The sky was dripping now more than anything else, the remnant of what had been a deluge of a thunder storm still clung to the sky and clouds, but it was mostly veered off in another direction by now. Headlights reflected off puddles into still, green trees along Hill road. The occasional miserable cat, roughed up by the downpour gingerly tip-toed across the street until it saw me coming, then it ran.

Funny enough, I was driving to Meridian to find someone. A young man who had been hitchhiking from Indiana to Washington. I was trying to figure out where he could stay tonight, especially if the bad weather came again. Nobody wants to sleep outside when the sky is trying to beat you senseless with cold, wet slaps in the form of huge gusts of wind and rain. This time of night though, who could I get on the phone to help?

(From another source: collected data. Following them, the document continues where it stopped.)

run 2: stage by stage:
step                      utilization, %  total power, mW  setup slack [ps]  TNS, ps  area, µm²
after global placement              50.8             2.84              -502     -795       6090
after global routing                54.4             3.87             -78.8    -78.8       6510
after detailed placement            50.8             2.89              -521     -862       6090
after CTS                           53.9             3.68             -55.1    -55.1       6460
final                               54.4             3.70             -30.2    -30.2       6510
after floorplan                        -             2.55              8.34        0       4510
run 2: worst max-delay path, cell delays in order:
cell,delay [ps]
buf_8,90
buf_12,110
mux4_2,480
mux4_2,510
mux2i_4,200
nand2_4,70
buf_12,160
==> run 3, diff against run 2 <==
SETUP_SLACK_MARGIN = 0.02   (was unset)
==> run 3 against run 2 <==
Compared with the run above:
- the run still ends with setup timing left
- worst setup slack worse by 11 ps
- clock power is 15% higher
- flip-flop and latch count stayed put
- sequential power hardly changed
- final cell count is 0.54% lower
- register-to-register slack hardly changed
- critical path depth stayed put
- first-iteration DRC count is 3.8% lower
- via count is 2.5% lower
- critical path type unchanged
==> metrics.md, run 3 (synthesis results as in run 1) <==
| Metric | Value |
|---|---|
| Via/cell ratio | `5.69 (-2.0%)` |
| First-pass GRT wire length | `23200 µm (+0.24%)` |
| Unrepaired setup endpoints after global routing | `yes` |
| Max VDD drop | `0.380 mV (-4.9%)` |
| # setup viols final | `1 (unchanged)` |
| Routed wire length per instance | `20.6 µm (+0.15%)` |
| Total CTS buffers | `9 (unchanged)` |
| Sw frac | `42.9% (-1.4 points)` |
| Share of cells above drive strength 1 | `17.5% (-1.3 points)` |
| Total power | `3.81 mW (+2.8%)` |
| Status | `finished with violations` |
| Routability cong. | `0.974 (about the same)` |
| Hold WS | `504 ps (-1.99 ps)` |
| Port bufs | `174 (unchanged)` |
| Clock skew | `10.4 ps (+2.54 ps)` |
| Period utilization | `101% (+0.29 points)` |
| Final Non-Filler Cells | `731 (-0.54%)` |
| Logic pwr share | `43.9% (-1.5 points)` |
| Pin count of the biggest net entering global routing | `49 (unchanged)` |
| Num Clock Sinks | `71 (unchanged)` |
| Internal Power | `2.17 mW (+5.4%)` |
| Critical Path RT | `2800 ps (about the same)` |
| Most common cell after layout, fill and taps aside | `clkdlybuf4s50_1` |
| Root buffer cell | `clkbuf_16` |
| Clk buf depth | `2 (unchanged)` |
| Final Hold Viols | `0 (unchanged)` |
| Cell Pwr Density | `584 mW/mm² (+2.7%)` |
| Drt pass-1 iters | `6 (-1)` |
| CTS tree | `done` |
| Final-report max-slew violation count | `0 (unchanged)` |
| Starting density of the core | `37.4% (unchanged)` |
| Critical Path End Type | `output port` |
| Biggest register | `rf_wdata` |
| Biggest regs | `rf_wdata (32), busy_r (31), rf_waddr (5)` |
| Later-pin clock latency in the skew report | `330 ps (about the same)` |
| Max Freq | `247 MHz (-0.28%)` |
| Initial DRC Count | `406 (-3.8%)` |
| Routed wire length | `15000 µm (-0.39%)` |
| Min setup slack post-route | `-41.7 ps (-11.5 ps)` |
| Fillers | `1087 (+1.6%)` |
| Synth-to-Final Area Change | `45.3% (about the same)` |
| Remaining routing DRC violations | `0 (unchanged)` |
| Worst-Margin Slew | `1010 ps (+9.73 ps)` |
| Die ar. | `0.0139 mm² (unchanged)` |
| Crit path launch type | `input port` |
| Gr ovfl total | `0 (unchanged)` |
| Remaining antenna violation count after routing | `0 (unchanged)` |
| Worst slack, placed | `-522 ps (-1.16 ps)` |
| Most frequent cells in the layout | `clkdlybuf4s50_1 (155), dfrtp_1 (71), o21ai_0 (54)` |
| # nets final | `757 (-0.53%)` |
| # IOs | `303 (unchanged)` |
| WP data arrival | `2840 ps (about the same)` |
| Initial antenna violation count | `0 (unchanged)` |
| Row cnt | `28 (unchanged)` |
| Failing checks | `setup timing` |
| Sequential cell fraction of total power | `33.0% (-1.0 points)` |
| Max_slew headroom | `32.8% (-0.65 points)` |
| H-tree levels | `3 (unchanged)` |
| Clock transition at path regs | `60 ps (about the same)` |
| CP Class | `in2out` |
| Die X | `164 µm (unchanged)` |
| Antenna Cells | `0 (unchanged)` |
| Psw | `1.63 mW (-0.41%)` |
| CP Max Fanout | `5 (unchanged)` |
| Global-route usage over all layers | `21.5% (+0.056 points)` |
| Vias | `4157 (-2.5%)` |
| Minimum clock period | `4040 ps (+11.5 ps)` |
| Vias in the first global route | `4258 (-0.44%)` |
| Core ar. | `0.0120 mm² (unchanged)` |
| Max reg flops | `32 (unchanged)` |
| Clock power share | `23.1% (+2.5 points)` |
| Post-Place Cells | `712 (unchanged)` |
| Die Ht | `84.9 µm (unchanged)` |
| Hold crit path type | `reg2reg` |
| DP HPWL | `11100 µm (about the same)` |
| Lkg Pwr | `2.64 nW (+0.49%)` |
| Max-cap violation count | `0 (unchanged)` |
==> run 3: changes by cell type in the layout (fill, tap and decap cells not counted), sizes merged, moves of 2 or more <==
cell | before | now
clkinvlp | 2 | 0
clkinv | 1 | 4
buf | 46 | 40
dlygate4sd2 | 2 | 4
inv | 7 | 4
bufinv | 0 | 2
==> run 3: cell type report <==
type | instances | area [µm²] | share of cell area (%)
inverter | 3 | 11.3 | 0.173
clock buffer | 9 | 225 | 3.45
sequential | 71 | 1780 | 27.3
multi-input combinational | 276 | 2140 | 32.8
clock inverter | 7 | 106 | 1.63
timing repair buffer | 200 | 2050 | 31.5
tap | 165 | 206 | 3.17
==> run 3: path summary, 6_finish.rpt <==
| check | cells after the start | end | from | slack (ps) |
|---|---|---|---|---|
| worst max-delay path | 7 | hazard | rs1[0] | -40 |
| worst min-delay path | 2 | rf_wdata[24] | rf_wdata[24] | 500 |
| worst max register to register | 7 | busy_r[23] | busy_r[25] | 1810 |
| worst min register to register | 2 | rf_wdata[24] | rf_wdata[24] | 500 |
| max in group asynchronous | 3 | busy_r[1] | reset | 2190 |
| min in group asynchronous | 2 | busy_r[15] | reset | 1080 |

It was while I turned this over in my head that I realized something incredible: everything I have, I’ve been given. It’s amazing and humbling to finally get that you haven’t accumulated your “wealth” on your own. I have a nice Mac computer, bought with money given to me for that purpose, I have an awesome flat screen television, a gift (Funny enough, it hasn’t been used at all lately… someday I’ll watch you again TV) my car, my bed, dresser, half of my wardrobe! I’m not exaggerating, either. People give me amazing gifts.

I attribute it to God who gives good gifts, but that’s where humbleness comes in. We all know that I don’t deserve this at all, for innumerable reasons. I just know that God loves me! I’ve prayed for a few of these, like my computer and my car, but that doesn’t negate that happy little fact that I don’t deserve them.

I feel like a parasite sometimes, I really do. I just feed off God and what feels like others, who give, give, give, and honestly, I don’t often ask, either, that’s why this whole thing is so funny, strange . . . random. I occasionally stop and give the person with the cardboard sign whatever cash I have with me, but I need to step this up. “To whom much has been given, much is required” (Luke 12:48), which can be taken in a few ways, but even literally, God has given me so much!

On my way home, I was behind this dirty little green car that wouldn’t do the speed limit. Opaque water sprayed off the tires in front of me blurred my windshield between wiper blade swipes. A little blue bumper sticker caught my attention, and I got as close as I could to read it and found the perfect conclusion to my thoughts of tonight.

“Don’t let this car fool you, my real treasure is in Heaven.”

I smiled and thanked God one more time.

I wish I had found the hitchhiker last night, because I was hungry and we could have gotten dinner! Instead I came home to Fritos and Mac, and did homework for another several hours. Anticlimactic, I know.